About this exercise:
Every line containing "limit" should be copied out. Go through the entries and find them.

Segment Open

**config.mk**
```make
export PLATFORM = sky130hd
export DESIGN_NAME = fram_spi_reader
export DESIGN_NICKNAME = d
export VERILOG_FILES = /design/src/rtl/fram_spi_reader.sv
export SDC_FILE = /design/constraint.sdc
export NUM_CORES = 1
export LEC_CHECK = 0
export CAP_MARGIN = 20
export CORE_MARGIN = 3
export CORE_UTILIZATION = 58
export DETAILED_ROUTE_END_ITERATION = 10
export GPL_TIMING_DRIVEN = 0
export HOLD_SLACK_MARGIN = 0.06
export PLACE_DENSITY = 0.8
export SKIP_LAST_GASP = 1
export SLEW_MARGIN = 20
export SYNTH_ARGS = -nofsm -noshare
export SYNTH_HDL_FRONTEND = slang
export SYNTH_SLANG_ARGS = --single-unit
```
**constraint.sdc**
```tcl
create_clock -name sys_clk -period 3 [get_ports sys_clk]
set_clock_uncertainty 0.15 [all_clocks]
set_input_delay 0.45 -clock sys_clk [delete_from_list [all_inputs] [get_ports sys_clk]]
set_output_delay 0.45 -clock sys_clk [all_outputs]
set_load 0.02 [all_outputs]
```
**src/rtl/fram_spi_reader.sv**
```systemverilog
// SPI mode-0 burst reader for the configuration FRAM (READ 0x03, 16-bit address).
// One request in flight plus one pending slot; one byte per valid pulse.
module fram_spi_reader #(
  parameter int         CLK_DIV      = 4,
  parameter int         CS_SETUP_CYC = 2,
  parameter int         CS_HOLD_CYC  = 2,
  parameter int         CS_GAP_CYC   = 4,
  parameter logic [7:0] CMD_READ     = 8'h03
) (
  input  logic        sys_clk,
  input  logic        glbl_rst,
  input  logic        afpga_fram_rden,
  input  logic [10:0] afpga_fram_length,
  input  logic [15:0] afpga_fram_addr,
  output logic        init_fram_valid,
  output logic        init_fram_last,
  output logic [7:0]  init_fram_data,
  output logic        fram_busy,
  output logic        req_drop,
  output logic        fram_cs_n,
  output logic        fram_sclk,
  output logic        fram_mosi,
  input  logic        fram_miso
);

  localparam int TMAX = 2 * CLK_DIV + CS_SETUP_CYC
                      + CS_HOLD_CYC + CS_GAP_CYC;
  localparam int CW = $clog2(TMAX + 1);

  localparam logic [CW-1:0] SAMPLE_AT = CW'(CLK_DIV - 1);
  localparam logic [CW-1:0] HIGH_AT   = CW'(CLK_DIV);
  localparam logic [CW-1:0] BIT_END   = CW'(2 * CLK_DIV - 1);
  localparam logic [CW-1:0] SETUP_END = CW'(CS_SETUP_CYC - 1);
  localparam logic [CW-1:0] HOLD_END  = CW'(CLK_DIV + CS_HOLD_CYC - 1);
  localparam logic [CW-1:0] GAP_END   = CW'(CS_GAP_CYC - 1);

  typedef enum logic [2:0] {
    S_IDLE,
    S_SETUP,
    S_CA,
    S_DATA,
    S_HOLD,
    S_GAP
  } state_t;

  state_t      state;
  state_t      state_n;
  logic [CW-1:0] cnt;
  logic [CW-1:0] cnt_n;
  logic [4:0]  bit_q;
  logic [4:0]  bit_n;
  logic [10:0] byte_q;
  logic [10:0] byte_n;
  logic [10:0] len_q;
  logic [10:0] len_last;
  logic [23:0] tx;
  logic [23:0] tx_n;
  logic [7:0]  rx;
  logic        rdy;
  logic        rden_d;
  logic        req;
  logic        req_ok;
  logic        start;
  logic        pend_v;
  logic [15:0] pend_addr;
  logic [10:0] pend_len;
  logic [15:0] start_addr;
  logic [10:0] start_len;
  logic        sample;
  logic        shift_n;

  assign len_last   = len_q - 11'd1;
  assign req        = afpga_fram_rden & ~rden_d;
  assign req_ok     = req & (afpga_fram_length != 11'd0);
  assign start_addr = pend_v ? pend_addr : afpga_fram_addr;
  assign start_len  = pend_v ? pend_len : afpga_fram_length;
  assign sample     = (state == S_DATA) && (cnt == SAMPLE_AT);
  assign shift_n    = (state_n == S_CA) || (state_n == S_DATA);

  always_comb begin
    state_n = state;
    cnt_n   = cnt + CW'(1);
    bit_n   = bit_q;
    byte_n  = byte_q;
    start   = 1'b0;
    unique case (state)
      S_IDLE: begin
        cnt_n = '0;
        if (pend_v || req_ok) begin
          start   = 1'b1;
          state_n = S_SETUP;
        end
      end
      S_SETUP: begin
        if (cnt == SETUP_END) begin
          state_n = S_CA;
          cnt_n   = '0;
          bit_n   = 5'd0;
        end
      end
      S_CA: begin
        if (cnt == BIT_END) begin
          cnt_n = '0;
          if (bit_q == 5'd23) begin
            state_n = S_DATA;
            bit_n   = 5'd0;
            byte_n  = 11'd0;
          end else begin
            bit_n = bit_q + 5'd1;
          end
        end
      end
      S_DATA: begin
        if (cnt == BIT_END) begin
          cnt_n = '0;
          if (bit_q == 5'd7) begin
            bit_n = 5'd0;
            if (byte_q == len_last) begin
              state_n = S_HOLD;
            end else begin
              byte_n = byte_q + 11'd1;
            end
          end else begin
            bit_n = bit_q + 5'd1;
          end
        end
      end
      S_HOLD: begin
        if (cnt == HOLD_END) begin
          state_n = S_GAP;
          cnt_n   = '0;
        end
      end
      S_GAP: begin
        if (cnt == GAP_END) begin
          cnt_n = '0;
          // a request arriving on the exit cycle is visible here
          if (pend_v || req_ok) begin
            start   = 1'b1;
            state_n = S_SETUP;
          end else begin
            state_n = S_IDLE;
          end
        end
      end
      default: begin
        state_n = S_IDLE;
        cnt_n   = '0;
      end
    endcase
  end

  always_comb begin
    tx_n = tx;
    if (start) begin
      tx_n = {CMD_READ, start_addr};
    end else if (state == S_CA && cnt == BIT_END) begin
      tx_n = {tx[22:0], 1'b0};
    end
  end

  always_ff @(posedge sys_clk) begin
    if (glbl_rst) begin
      state           <= S_IDLE;
      cnt             <= '0;
      bit_q           <= 5'd0;
      byte_q          <= 11'd0;
      len_q           <= 11'd0;
      tx              <= 24'd0;
      rx              <= 8'd0;
      rdy             <= 1'b0;
      rden_d          <= 1'b0;
      pend_v          <= 1'b0;
      pend_addr       <= 16'd0;
      pend_len        <= 11'd0;
      init_fram_valid <= 1'b0;
      init_fram_last  <= 1'b0;
      init_fram_data  <= 8'd0;
      fram_busy       <= 1'b0;
      req_drop        <= 1'b0;
      fram_cs_n       <= 1'b1;
      fram_sclk       <= 1'b0;
      fram_mosi       <= 1'b0;
    end else begin
      state  <= state_n;
      cnt    <= cnt_n;
      bit_q  <= bit_n;
      byte_q <= byte_n;
      tx     <= tx_n;
      rden_d <= afpga_fram_rden;
      if (start) begin
        len_q <= start_len;
      end
      if (req_ok && !pend_v && !start) begin
        pend_v    <= 1'b1;
        pend_addr <= afpga_fram_addr;
        pend_len  <= afpga_fram_length;
      end else if (start && pend_v) begin
        pend_v <= 1'b0;
      end
      req_drop  <= req_ok & pend_v;
      fram_cs_n <= (state_n == S_IDLE) || (state_n == S_GAP);
      fram_sclk <= shift_n && (cnt_n >= HIGH_AT);
      fram_mosi <= (state_n == S_CA) ? tx_n[23] : 1'b0;
      fram_busy <= (state_n != S_IDLE);
      if (sample) begin
        rx <= {rx[6:0], fram_miso};
      end
      // byte is complete one cycle after its 8th sample
      rdy             <= sample && (bit_q == 5'd7);
      init_fram_valid <= rdy;
      init_fram_last  <= rdy && (byte_q == len_last);
      if (rdy) begin
        init_fram_data <= rx;
      end
    end
  end

endmodule

```
==> summary by stage <==
Outcome
The flow ran to the end, and the final reports show no timing, DRC or antenna violations.

Global routing
Summed over all layers, the global routing overflow is 0. The maximum number of pins on one net before global-route repair is 20. The initial antenna violation count is 0. The number of global-route vias before repair is 4501. The first global-routing pass estimated 21000 um of wire. In the global route stage, overall resource usage came out at 0.2482.

Logic synthesis
The total of flip-flops plus latches after synthesis is 112. For this run, the number of Yosys warnings is 0. The count of cell types in the netlist is 61. A synthesized cell averages 8.397 um^2. The commonest register cell after synthesis is sky130_fd_sc_hd__dfxtp_1.

The sequential share of the synthesized area is 0.4146. Yosys mapped a number of flops with a built-in enable equal to 0. The cell count after synthesis is 644. The fraction of registers with async set/reset is 0. Summing every instance area after synthesis gives 5408 um^2.

When the netlist entered floorplanning its net count stood at 680.

STA
The slew at the pin closest to its max-slew limit is 840.7 ps. Derived from the worst setup path, the maximum achievable clock frequency is 0.3560 GHz. The worst pin sits at a relative slew slack of 0.4395.

The count of endpoints failing hold in the final timing report is 0. The final setup violation count is 0. Setup repair after global routing left no endpoint under its margin. The final period utilization is 0.9364.

The count of pins over their slew limit was 0. The worst path needs 2809 ps of the cycle, external delays included. The post-route setup TNS is 0 ps.

Final layout
The diode insertion count for antenna repair is 0. The proportion of layout cells with a drive suffix above 1 is 0.06667. The leading cell type in the layout, fill and taps excluded is sky130_fd_sc_hd__dfxtp_1. The final net count is 736. Leaving out fill and tap cells, the most frequent cells in the layout are sky130_fd_sc_hd__dfxtp_1 (112), sky130_fd_sc_hd__nand2_1 (104), sky130_fd_sc_hd__a21oi_1 (62), sky130_fd_sc_hd__mux2i_1 (47). The area added between synthesis and finish is 14.41%.

Power
Of the total power, combinational logic draws 0.184. The static leakage power is 2.098 nW. The clock power share is 0.281. The ratio of total power to cell area is 487.7 nW/um^2.

For this design the total switching power over the nets is 0.0009009 W. Cell internal power was estimated by the tool at 0.002116 W. The switching part of the total is 0.2986. The design draws 0.003017 W. IR analysis of the VDD net gives a maximum drop of 330.6 uV. Of the total power, registers draw 0.535.

Worst setup path
Of all nets on the critical path, the largest fanout is 10. Together, buffers and inverters on the worst path number 2. The arrival time of data at the critical path endpoint is 2920 ps. The signal on the critical path passes through inv_1 -> ha_1 -> or3b_2 -> o41ai_1 -> o211a_1 -> buf_2 -> a21boi_2 -> mux2_4. The largest delay contributor family on the critical path is compound AO/OA/AOI/OAI gates. The startpoint of the worst register-to-register path is len_q[0].

The data required time at the worst endpoint is 3110 ps. The sort of element at the start of the critical path is a flop. The cell at the slowest stage of the critical path is sky130_fd_sc_hd__or3b_2. The class of the most critical setup path is reg2reg. The stage delay of the slowest cell on the critical path is 510 ps.

STA classifies the critical path endpoint as a flop. The critical path starts at len_q[0].

Floorplan
For this design the top-level I/O count stands at 46. The x dimension of the die is 102.6 um. The die covers 10520 um^2. Row generation in the floorplan step produced 34 rows. The floorplan step set the die height to 102.6 um. The initial standard-cell utilization of the core is 0.6082. The standard cell core area is 8891 um^2.

Detailed routing
The detailed-route wire length per cell is 15.39 um. In the routed design, unresolved DRC markers number 0. The number of antenna-violating nets in the routed design is 0. The violation count after the first detailed-route iteration is 258. Detailed routing inserted a total of 4835 vias. The routed design has 12520 um of wire.

The number of detailed-routing iterations run before antenna repair is 7. The per-cell via count in the routed design is 5.947.

Clock tree
The maximum level of the CTS H-tree is 3. The number of buffers added by the clock tree synthesis step is 9. For this design, the CTS-stage hold fixing added 0 buffers. The clock-pin transition on the worst setup and hold timing paths is 110 ps. In this run the post-CTS setup repair buffer count came out at 0. The clock tree buffer depth is 2.

The clock sink count is 112. The clock latency of the later-clocked register in the worst-skew pair is 370 ps. TritonCTS built the clock tree. The number of gates resized after cts is 0. Clock tree synthesis selected as its root buffer the cell sky130_fd_sc_hd__clkbuf_8.

Placed design
The number of buffers inserted by port buffering is 44. The routability-driven placement congestion ratio is 0.9000. The post-DP HPWL is 9141 um.

Job
The count of maximum capacitance violations is 0.

Worst hold path
The startpoint of the most critical hold path is tx[18]. In this run the worst hold path is classified as reg2reg.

Segment Closed

Exercise output:
The slew at the pin closest to its max-slew limit is 840.7 ps. Derived from the worst setup path, the maximum achievable clock frequency is 0.3560 GHz. The worst pin sits at a relative slew slack of 0.4395.
The count of pins over their slew limit was 0. The worst path needs 2809 ps of the cycle, external delays included. The post-route setup TNS is 0 ps.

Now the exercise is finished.